Within the listing, each line that has the string "pointer" should be copied.
__________
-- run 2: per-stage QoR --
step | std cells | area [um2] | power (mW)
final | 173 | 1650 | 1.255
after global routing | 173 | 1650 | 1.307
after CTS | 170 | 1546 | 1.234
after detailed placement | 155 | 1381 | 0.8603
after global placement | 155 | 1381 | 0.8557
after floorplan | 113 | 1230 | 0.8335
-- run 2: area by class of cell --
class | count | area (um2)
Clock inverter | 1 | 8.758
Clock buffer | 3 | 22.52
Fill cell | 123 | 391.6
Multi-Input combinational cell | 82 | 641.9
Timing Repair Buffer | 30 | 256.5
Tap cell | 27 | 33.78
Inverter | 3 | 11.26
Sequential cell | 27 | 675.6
`src/rtl/smbcfg_pkg.sv`:
```
package smbcfg_pkg;
  // strobes from the bus controller to the register datapath
  typedef struct packed {
    logic shiftIn;    // capture one received bit
    logic setPtr;     // load pointer from command byte
    logic blockMode;  // with setPtr: start at offset 0
    logic ptrInc;     // advance pointer
    logic writeByte;  // store received byte at pointer
    logic loadCount;  // load transmit byte with bank size
    logic loadData;   // load transmit byte from pointer
    logic txShift;    // move to next transmit bit
  } strobe_t;
endpackage

```
`src/rtl/smbcfg_regs.sv`:
```
module smbcfg_regs
  import smbcfg_pkg::*;
#(
  parameter int NUM_REGS = 5,
  parameter logic [8*NUM_REGS-1:0] RESET_VALS = 40'h00_10_FE_FF_FF
) (
  input  logic                  clk,
  input  logic                  rstN,
  input  logic                  sdaBit,
  input  strobe_t               strb,
  output logic [7:0]            rxByte,
  output logic                  txBit,
  output logic [8*NUM_REGS-1:0] cfgFlat
);
  localparam int OFS_W = 5;

  logic [7:0]       rxShift;
  logic [7:0]       txReg;
  logic [OFS_W-1:0] ptr;
  logic [7:0]       rdByte;
  logic [7:0]       bank [NUM_REGS];

  for (genvar k = 0; k < NUM_REGS; k++) begin : g_reg
    always_ff @(posedge clk or negedge rstN) begin
      if (!rstN)                                   bank[k] <= RESET_VALS[8*k +: 8];
      else if (strb.writeByte && ptr == OFS_W'(k)) bank[k] <= rxShift;
    end
    assign cfgFlat[8*k +: 8] = bank[k];
  end

  always_comb begin
    rdByte = 8'h00;
    for (int k = 0; k < NUM_REGS; k++)
      if (ptr == OFS_W'(k)) rdByte = bank[k];
  end

  always_ff @(posedge clk or negedge rstN) begin
    if (!rstN) begin
      rxShift <= 8'h00;
      txReg   <= 8'hFF;
      ptr     <= '0;
    end else begin
      if (strb.shiftIn) rxShift <= {rxShift[6:0], sdaBit};
      if (strb.setPtr)  ptr <= strb.blockMode ? '0 : rxShift[OFS_W-1:0];
      else if (strb.ptrInc) ptr <= ptr + 1'b1;
      if (strb.loadCount)     txReg <= 8'(NUM_REGS);
      else if (strb.loadData) txReg <= rdByte;
      else if (strb.txShift)  txReg <= {txReg[6:0], 1'b0};
    end
  end

  assign rxByte = rxShift;
  assign txBit  = txReg[7];
endmodule

```
`src/rtl/smbcfg_ctrl.sv`:
```
module smbcfg_ctrl
  import smbcfg_pkg::*;
#(
  parameter logic [6:0] DEV_ADDR = 7'h69
) (
  input  logic       clk,
  input  logic       rstN,
  input  logic       sclIn,
  input  logic       sdaIn,
  input  logic [7:0] rxByte,
  input  logic       txBit,
  output strobe_t    strb,
  output logic       sdaBit,
  output logic       sdaOe
);
  typedef enum logic [2:0] {ST_IDLE, ST_RX, ST_RXACK, ST_TX, ST_TXACK, ST_DEAF} state_t;
  typedef enum logic [1:0] {RL_ADDR, RL_CMD, RL_COUNT, RL_DATA} role_t;

  logic [1:0] sclSync, sdaSync;
  logic       sclQ, sdaQ;
  logic       sclS, sdaS, sclRise, sclFall, busStart, busStop;

  state_t     st, stN;
  role_t      role, roleN;
  logic [3:0] bitCnt, bitN;
  logic       readDir, readN, blockSel, blockN, txFirst, txFirstN;

  always_ff @(posedge clk or negedge rstN) begin
    if (!rstN) begin
      sclSync <= 2'b11; sdaSync <= 2'b11; sclQ <= 1'b1; sdaQ <= 1'b1;
    end else begin
      sclSync <= {sclSync[0], sclIn};
      sdaSync <= {sdaSync[0], sdaIn};
      sclQ    <= sclSync[1];
      sdaQ    <= sdaSync[1];
    end
  end

  assign sclS     = sclSync[1];
  assign sdaS     = sdaSync[1];
  assign sclRise  = sclS & ~sclQ;
  assign sclFall  = ~sclS & sclQ;
  assign busStart = sclS & sclQ & sdaQ & ~sdaS;
  assign busStop  = sclS & sclQ & ~sdaQ & sdaS;
  assign sdaBit   = sdaS;

  always_comb begin
    stN = st; roleN = role; bitN = bitCnt;
    readN = readDir; blockN = blockSel; txFirstN = txFirst;
    strb = '0;
    if (busStart) begin
      stN = ST_RX; roleN = RL_ADDR; bitN = 4'd0; readN = 1'b0;
    end else if (busStop) begin
      stN = ST_IDLE;
    end else begin
      unique case (st)
        ST_RX: begin
          if (sclRise && bitCnt < 4'd8) begin
            strb.shiftIn = 1'b1;
            bitN = bitCnt + 4'd1;
          end else if (sclFall && bitCnt == 4'd8) begin
            stN = ST_RXACK;
            unique case (role)
              RL_ADDR: begin
                if (rxByte[7:1] != DEV_ADDR) stN = ST_DEAF;
                else begin
                  readN = rxByte[0];
                  roleN = RL_CMD;
                end
              end
              RL_CMD: begin
                if (rxByte[6:5] != 2'b00) stN = ST_DEAF;
                else begin
                  strb.setPtr    = 1'b1;
                  strb.blockMode = ~rxByte[7];
                  blockN         = ~rxByte[7];
                  roleN          = rxByte[7] ? RL_DATA : RL_COUNT;
                end
              end
              RL_COUNT: roleN = RL_DATA;
              default: begin
                strb.writeByte = 1'b1;
                strb.ptrInc    = 1'b1;
              end
            endcase
          end
        end
        ST_RXACK: begin
          if (sclFall) begin
            bitN = 4'd0;
            if (readDir) begin
              stN = ST_TX;
              txFirstN = blockSel;
              if (blockSel) strb.loadCount = 1'b1;
              else          strb.loadData  = 1'b1;
            end else begin
              stN = ST_RX;
            end
          end
        end
        ST_TX: begin
          if (sclRise) bitN = bitCnt + 4'd1;
          else if (sclFall) begin
            if (bitCnt == 4'd8) stN = ST_TXACK;
            else                strb.txShift = 1'b1;
          end
        end
        ST_TXACK: begin
          if (sclRise) begin
            if (sdaS)          stN = ST_DEAF;
            else if (!txFirst) strb.ptrInc = 1'b1;
          end else if (sclFall) begin
            stN = ST_TX; bitN = 4'd0; txFirstN = 1'b0;
            strb.loadData = 1'b1;
          end
        end
        default: ;
      endcase
    end
  end

  always_ff @(posedge clk or negedge rstN) begin
    if (!rstN) begin
      st <= ST_IDLE; role <= RL_ADDR; bitCnt <= 4'd0;
      readDir <= 1'b0; blockSel <= 1'b0; txFirst <= 1'b0;
    end else begin
      st <= stN; role <= roleN; bitCnt <= bitN;
      readDir <= readN; blockSel <= blockN; txFirst <= txFirstN;
    end
  end

  assign sdaOe = (st == ST_RXACK) || (st == ST_TX && !txBit);
endmodule

```
`src/rtl/smbcfg_bank.sv`:
```
module smbcfg_bank
  import smbcfg_pkg::*;
#(
  parameter int NUM_REGS = 5,
  parameter logic [6:0] DEV_ADDR = 7'h69,
  parameter logic [8*NUM_REGS-1:0] RESET_VALS = 40'h00_10_FE_FF_FF
) (
  input  logic                  clk,
  input  logic                  rstN,
  input  logic                  sclIn,
  input  logic                  sdaIn,
  output logic                  sdaOe,
  output logic [8*NUM_REGS-1:0] cfgFlat,
  output logic                  cpuSpreadOn
);
  localparam int SPREAD_BIT = 16;

  strobe_t    strb;
  logic [7:0] rxByte;
  logic       txBit, sdaBit;

  smbcfg_ctrl #(.DEV_ADDR(DEV_ADDR)) u_ctrl (
    .clk(clk), .rstN(rstN), .sclIn(sclIn), .sdaIn(sdaIn),
    .rxByte(rxByte), .txBit(txBit), .strb(strb), .sdaBit(sdaBit), .sdaOe(sdaOe)
  );

  smbcfg_regs #(.NUM_REGS(NUM_REGS), .RESET_VALS(RESET_VALS)) u_regs (
    .clk(clk), .rstN(rstN), .sdaBit(sdaBit), .strb(strb),
    .rxByte(rxByte), .txBit(txBit), .cfgFlat(cfgFlat)
  );

  assign cpuSpreadOn = cfgFlat[SPREAD_BIT];
endmodule

```
`config.mk`:
```
export PLATFORM = sky130hd
export DESIGN_NAME = smbcfg_bank
export DESIGN_NICKNAME = d
export VERILOG_FILES = /design/src/rtl/smbcfg_pkg.sv /design/src/rtl/smbcfg_regs.sv /design/src/rtl/smbcfg_ctrl.sv /design/src/rtl/smbcfg_bank.sv
export SDC_FILE = /design/constraint.sdc
export NUM_CORES = 1
export LEC_CHECK = 0
export BUFFER_PORTS_ARGS = -buffer_cell sky130_fd_sc_hd__buf_2
export CORE_MARGIN = 5
export CORE_UTILIZATION = 42
export CTS_BUF_LIST = sky130_fd_sc_hd__clkbuf_16
export DETAILED_ROUTE_END_ITERATION = 8
export PLACE_DENSITY_LB_ADDON = 0.08
export RECOVER_POWER = 50
export SETUP_SLACK_MARGIN = 0.02
export SLEW_MARGIN = 20
export SYNTH_ARGS = -nofsm -noshare
export SYNTH_HDL_FRONTEND = slang
export SYNTH_SLANG_ARGS = --single-unit
```
`constraint.sdc`:
```
create_clock -name clk -period 5.8 [get_ports clk]
set_input_delay 0.58 -clock clk [delete_from_list [all_inputs] [get_ports clk]]
set_output_delay 0.58 -clock clk [all_outputs]
set_load 0.01 [all_outputs]
```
__________
▶ _Task response_
    logic setPtr;     // load pointer from command byte
    logic ptrInc;     // advance pointer
    logic writeByte;  // store received byte at pointer
    logic loadData;   // load transmit byte from pointer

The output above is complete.